• [What the task requires] Out of the data below, copy every line with the string "around".

• [Records from a data source]
§

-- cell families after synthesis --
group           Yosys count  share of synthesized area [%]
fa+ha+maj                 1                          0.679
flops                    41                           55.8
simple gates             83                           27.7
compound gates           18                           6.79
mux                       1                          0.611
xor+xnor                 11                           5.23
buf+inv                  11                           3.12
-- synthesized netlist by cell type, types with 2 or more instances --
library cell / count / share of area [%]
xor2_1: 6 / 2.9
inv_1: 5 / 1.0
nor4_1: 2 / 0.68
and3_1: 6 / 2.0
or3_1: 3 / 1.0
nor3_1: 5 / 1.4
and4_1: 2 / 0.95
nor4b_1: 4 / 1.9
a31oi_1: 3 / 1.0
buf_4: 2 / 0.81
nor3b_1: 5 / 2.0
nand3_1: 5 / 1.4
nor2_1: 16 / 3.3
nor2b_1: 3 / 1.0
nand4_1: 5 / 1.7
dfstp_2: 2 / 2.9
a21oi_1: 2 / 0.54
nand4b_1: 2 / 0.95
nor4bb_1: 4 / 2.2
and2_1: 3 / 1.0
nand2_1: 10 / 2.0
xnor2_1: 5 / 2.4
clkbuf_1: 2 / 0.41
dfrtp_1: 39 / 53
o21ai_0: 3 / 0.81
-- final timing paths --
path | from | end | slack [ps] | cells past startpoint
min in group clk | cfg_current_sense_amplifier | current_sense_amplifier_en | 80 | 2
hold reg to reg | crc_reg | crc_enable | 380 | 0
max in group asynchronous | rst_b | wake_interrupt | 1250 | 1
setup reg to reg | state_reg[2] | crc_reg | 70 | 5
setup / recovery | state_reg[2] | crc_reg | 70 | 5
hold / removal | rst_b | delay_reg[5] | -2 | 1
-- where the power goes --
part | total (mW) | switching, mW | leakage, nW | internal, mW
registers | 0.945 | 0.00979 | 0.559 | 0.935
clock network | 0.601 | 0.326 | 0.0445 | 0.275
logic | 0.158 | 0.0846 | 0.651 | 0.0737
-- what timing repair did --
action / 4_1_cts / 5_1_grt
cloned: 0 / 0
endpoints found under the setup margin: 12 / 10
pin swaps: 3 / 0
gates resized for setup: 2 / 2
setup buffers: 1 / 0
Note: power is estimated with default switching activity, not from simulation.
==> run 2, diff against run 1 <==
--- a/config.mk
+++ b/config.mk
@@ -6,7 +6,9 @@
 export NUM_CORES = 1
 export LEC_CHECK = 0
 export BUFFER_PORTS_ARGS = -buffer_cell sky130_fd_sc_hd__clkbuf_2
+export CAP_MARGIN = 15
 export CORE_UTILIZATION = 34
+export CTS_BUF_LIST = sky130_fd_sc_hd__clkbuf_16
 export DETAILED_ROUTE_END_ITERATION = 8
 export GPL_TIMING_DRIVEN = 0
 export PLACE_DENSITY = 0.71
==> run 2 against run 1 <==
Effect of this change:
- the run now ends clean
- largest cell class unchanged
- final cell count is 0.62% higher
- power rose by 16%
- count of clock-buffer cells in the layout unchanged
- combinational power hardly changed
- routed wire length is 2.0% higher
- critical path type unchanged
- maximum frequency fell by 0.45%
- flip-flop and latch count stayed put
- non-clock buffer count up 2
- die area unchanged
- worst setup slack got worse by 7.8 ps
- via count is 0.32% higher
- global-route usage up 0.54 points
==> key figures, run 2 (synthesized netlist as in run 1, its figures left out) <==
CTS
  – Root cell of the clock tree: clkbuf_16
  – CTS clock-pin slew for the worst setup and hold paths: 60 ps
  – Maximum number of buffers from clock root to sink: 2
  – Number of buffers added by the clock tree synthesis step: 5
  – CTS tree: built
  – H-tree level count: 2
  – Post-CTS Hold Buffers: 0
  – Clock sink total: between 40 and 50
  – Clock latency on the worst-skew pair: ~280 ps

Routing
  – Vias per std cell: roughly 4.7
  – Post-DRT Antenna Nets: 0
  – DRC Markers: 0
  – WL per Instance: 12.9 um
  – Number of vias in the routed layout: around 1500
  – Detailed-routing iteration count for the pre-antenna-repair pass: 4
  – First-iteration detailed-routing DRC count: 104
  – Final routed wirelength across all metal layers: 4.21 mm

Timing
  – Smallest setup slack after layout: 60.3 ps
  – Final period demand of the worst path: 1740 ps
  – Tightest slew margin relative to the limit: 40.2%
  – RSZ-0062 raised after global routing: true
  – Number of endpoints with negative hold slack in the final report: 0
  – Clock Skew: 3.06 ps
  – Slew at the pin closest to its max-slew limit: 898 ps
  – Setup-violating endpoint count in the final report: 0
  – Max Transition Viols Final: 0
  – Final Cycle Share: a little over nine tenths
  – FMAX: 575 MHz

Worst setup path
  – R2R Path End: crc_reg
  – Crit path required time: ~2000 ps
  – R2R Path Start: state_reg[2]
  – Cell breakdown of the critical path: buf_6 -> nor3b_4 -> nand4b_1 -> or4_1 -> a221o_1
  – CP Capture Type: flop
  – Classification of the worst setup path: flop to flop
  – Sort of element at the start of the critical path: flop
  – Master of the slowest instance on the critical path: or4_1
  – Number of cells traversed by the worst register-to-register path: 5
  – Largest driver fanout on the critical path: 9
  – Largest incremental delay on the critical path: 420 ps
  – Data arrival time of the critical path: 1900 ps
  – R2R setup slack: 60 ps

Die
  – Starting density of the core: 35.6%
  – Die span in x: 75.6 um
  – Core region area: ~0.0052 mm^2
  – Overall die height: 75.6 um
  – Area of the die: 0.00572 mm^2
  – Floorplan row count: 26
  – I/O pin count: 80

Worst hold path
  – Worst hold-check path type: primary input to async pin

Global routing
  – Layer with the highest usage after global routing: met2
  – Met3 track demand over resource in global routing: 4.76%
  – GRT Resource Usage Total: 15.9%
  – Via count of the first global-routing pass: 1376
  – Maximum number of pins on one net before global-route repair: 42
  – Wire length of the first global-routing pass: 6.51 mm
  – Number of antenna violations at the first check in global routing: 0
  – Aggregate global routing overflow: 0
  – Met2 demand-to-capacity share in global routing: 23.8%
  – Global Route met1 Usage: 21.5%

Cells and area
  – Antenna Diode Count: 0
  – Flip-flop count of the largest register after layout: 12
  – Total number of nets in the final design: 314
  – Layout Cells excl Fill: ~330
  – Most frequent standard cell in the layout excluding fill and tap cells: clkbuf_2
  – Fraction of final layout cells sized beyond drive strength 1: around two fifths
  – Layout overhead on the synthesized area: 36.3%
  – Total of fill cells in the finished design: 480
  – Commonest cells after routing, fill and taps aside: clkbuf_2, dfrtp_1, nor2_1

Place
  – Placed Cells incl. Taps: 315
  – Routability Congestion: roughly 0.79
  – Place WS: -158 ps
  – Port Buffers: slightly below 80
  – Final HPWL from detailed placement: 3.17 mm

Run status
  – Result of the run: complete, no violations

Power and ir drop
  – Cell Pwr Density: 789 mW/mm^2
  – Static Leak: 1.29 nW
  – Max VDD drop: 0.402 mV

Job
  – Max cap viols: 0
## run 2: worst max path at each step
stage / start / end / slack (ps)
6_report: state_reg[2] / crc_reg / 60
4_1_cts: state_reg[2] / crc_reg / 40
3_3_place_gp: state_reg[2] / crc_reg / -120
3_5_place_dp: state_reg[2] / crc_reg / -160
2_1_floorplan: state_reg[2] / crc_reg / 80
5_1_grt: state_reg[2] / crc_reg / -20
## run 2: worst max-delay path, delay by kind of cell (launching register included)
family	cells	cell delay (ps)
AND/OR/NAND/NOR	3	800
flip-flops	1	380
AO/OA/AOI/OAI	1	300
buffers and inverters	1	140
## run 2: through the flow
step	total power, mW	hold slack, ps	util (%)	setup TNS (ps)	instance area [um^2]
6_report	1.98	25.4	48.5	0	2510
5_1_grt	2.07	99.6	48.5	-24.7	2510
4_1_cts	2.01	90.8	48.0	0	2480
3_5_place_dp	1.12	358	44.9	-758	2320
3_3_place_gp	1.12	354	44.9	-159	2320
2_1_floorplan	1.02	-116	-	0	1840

§

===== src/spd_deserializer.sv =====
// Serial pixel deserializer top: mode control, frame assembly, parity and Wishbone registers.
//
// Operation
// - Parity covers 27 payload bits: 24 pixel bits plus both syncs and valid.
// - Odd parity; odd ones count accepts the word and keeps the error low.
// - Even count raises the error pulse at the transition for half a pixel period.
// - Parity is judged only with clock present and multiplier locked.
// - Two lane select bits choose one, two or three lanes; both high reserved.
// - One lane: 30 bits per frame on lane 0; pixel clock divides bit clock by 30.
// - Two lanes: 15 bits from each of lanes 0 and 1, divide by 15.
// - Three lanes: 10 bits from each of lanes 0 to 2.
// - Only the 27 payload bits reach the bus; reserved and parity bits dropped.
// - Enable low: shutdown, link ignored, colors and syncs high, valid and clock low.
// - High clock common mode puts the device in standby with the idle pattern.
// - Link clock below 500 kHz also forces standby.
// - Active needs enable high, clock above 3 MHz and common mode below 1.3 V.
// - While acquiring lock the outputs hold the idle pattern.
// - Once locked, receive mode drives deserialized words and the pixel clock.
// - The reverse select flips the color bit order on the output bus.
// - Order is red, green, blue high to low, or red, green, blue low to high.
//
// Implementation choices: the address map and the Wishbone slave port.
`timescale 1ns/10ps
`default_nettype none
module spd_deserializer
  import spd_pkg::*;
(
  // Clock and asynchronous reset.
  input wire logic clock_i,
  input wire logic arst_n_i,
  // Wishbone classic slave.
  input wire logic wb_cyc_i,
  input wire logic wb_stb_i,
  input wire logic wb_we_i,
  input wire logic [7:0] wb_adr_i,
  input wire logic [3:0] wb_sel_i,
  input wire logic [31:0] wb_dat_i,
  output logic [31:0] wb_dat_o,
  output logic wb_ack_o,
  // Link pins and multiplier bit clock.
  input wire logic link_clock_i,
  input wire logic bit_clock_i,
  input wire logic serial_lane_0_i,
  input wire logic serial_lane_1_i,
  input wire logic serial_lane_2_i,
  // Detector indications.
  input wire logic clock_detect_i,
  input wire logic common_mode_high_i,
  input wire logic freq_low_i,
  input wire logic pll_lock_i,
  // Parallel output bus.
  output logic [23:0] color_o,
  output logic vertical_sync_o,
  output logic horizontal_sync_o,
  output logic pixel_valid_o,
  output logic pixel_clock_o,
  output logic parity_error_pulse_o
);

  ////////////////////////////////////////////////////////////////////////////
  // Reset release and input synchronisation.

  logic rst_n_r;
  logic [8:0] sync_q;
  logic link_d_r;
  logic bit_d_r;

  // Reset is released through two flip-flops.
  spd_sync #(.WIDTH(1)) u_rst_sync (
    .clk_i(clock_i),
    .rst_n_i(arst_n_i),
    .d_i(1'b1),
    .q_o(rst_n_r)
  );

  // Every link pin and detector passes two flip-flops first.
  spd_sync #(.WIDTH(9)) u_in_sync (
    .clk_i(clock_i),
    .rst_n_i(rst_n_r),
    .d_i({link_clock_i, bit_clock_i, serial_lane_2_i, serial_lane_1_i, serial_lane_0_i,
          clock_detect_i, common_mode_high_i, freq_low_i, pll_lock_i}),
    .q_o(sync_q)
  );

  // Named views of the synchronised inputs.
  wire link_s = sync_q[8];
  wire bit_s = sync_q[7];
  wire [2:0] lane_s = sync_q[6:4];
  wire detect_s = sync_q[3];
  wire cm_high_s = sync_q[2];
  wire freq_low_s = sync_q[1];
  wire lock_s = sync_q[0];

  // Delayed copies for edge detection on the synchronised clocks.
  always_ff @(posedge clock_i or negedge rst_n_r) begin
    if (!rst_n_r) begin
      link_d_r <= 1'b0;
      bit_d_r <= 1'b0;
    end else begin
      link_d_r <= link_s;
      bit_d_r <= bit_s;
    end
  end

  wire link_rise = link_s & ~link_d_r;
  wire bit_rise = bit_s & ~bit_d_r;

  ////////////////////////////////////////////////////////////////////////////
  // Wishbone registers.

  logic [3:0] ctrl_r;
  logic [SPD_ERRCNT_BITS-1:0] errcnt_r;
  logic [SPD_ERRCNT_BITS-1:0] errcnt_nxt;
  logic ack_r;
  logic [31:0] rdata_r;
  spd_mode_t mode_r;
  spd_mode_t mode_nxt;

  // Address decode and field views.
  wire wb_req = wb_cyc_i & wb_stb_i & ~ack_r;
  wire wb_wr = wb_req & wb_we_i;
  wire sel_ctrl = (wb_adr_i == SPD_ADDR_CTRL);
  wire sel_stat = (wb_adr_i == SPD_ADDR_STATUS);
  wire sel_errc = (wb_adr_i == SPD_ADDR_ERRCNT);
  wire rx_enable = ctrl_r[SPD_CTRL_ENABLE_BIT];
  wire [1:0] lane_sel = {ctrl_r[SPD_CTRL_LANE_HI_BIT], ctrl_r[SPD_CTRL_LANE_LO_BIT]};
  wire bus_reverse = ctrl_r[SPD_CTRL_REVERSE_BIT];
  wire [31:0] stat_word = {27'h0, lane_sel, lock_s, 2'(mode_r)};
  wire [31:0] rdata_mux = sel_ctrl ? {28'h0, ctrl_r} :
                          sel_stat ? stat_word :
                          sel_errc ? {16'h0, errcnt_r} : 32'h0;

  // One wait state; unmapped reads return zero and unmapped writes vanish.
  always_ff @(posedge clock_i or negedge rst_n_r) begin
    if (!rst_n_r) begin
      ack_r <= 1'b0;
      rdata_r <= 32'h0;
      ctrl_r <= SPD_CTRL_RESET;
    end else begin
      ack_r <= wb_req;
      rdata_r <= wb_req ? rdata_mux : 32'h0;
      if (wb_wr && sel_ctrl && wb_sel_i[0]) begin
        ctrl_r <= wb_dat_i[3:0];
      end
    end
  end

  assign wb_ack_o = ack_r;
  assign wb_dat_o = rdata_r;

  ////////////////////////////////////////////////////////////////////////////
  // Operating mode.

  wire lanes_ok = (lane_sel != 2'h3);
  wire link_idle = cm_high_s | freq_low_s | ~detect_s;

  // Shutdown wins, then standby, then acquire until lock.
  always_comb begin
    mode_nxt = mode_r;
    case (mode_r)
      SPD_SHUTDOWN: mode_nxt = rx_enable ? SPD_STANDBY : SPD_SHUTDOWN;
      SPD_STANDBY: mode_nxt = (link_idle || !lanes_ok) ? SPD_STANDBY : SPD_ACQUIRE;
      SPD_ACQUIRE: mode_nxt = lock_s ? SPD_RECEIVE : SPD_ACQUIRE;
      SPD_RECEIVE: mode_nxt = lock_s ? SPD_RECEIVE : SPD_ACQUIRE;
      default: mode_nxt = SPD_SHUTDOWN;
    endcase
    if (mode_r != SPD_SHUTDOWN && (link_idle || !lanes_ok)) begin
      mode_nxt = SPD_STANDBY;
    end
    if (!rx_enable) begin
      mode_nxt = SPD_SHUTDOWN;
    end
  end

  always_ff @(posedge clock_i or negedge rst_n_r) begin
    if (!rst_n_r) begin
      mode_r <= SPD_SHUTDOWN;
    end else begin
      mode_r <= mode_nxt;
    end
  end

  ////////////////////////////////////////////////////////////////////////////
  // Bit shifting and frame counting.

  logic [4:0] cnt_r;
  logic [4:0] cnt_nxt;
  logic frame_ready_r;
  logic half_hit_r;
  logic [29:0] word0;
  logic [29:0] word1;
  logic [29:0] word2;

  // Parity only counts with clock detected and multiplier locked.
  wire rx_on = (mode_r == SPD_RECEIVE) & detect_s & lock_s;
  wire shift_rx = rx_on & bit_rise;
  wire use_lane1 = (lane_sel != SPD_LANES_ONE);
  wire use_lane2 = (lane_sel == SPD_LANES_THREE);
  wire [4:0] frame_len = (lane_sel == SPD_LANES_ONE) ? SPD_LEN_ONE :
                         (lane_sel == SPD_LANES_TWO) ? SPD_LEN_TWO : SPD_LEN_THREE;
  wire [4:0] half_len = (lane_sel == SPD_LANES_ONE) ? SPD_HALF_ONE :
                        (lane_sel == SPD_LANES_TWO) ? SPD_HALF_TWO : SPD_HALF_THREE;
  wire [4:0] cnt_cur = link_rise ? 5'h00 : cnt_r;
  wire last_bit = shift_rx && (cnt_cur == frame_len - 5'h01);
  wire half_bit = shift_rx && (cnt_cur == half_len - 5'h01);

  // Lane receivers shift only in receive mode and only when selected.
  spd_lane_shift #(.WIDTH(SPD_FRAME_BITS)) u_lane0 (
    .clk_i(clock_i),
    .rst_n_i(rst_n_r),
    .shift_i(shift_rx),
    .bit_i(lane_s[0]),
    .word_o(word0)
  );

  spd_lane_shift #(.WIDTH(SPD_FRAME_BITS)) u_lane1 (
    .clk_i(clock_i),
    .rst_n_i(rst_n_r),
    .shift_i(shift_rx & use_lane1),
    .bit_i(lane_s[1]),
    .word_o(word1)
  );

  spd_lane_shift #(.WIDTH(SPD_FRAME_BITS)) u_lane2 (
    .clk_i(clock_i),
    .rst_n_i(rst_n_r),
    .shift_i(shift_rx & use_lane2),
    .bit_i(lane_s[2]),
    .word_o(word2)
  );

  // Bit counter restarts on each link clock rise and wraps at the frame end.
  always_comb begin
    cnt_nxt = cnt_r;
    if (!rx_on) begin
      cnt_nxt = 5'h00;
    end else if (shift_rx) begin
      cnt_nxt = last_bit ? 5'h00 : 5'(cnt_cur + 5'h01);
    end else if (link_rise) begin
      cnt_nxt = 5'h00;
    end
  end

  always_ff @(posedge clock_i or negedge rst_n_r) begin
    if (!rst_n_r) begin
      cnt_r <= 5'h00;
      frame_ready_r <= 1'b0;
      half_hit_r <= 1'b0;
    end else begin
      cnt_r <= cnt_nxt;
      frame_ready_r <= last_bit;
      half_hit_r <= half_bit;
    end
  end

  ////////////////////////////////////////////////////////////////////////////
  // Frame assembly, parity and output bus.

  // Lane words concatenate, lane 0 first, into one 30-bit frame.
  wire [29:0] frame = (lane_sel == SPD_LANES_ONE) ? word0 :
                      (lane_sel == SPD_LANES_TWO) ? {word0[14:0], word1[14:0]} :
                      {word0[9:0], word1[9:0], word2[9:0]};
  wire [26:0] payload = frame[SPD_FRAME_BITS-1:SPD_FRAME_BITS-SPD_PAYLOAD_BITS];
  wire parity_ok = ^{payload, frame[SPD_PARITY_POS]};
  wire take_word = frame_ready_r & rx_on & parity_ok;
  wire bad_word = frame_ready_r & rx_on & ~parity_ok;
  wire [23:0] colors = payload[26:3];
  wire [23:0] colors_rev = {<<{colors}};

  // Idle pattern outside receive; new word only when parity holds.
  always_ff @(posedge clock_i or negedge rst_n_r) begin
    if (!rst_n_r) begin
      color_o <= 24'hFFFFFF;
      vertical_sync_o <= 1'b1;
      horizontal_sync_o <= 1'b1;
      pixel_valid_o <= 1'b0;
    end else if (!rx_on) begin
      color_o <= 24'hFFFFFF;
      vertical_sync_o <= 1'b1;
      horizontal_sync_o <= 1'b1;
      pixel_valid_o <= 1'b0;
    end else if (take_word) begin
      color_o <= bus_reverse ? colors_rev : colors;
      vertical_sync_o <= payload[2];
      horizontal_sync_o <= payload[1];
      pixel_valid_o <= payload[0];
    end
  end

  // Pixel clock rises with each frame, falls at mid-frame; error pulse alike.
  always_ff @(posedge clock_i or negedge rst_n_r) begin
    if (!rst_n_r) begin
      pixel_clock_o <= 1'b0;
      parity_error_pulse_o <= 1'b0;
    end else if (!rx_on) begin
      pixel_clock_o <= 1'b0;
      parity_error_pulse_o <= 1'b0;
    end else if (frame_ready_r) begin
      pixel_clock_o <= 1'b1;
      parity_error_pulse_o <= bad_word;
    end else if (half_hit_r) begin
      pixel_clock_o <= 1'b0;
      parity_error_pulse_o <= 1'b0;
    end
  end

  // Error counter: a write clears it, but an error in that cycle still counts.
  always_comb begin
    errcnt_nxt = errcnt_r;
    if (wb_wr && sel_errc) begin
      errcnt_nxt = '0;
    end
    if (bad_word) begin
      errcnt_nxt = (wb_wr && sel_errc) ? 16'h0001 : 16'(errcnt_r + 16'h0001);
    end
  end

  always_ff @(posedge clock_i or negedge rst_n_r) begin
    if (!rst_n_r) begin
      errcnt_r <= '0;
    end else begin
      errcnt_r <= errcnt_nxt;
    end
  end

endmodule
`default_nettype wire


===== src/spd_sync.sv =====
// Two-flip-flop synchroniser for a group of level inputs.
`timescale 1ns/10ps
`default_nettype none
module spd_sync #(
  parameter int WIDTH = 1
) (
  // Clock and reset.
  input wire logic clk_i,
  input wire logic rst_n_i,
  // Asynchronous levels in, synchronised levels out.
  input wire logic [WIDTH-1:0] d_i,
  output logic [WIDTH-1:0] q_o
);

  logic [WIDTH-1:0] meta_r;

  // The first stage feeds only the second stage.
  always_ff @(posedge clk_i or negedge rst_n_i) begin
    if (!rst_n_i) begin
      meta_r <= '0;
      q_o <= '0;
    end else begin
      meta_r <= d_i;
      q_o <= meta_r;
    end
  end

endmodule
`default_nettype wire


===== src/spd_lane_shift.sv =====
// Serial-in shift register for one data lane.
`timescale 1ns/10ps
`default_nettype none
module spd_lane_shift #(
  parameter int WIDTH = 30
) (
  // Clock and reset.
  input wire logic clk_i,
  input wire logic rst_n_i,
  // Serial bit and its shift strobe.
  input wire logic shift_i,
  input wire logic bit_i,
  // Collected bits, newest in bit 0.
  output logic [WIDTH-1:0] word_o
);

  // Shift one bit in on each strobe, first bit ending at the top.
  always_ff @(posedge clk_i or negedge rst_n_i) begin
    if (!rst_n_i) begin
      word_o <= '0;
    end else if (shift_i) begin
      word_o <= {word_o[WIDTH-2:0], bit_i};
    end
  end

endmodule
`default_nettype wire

§

• [Answer to the exercise]
  – Number of vias in the routed layout: around 1500
  – Fraction of final layout cells sized beyond drive strength 1: around two fifths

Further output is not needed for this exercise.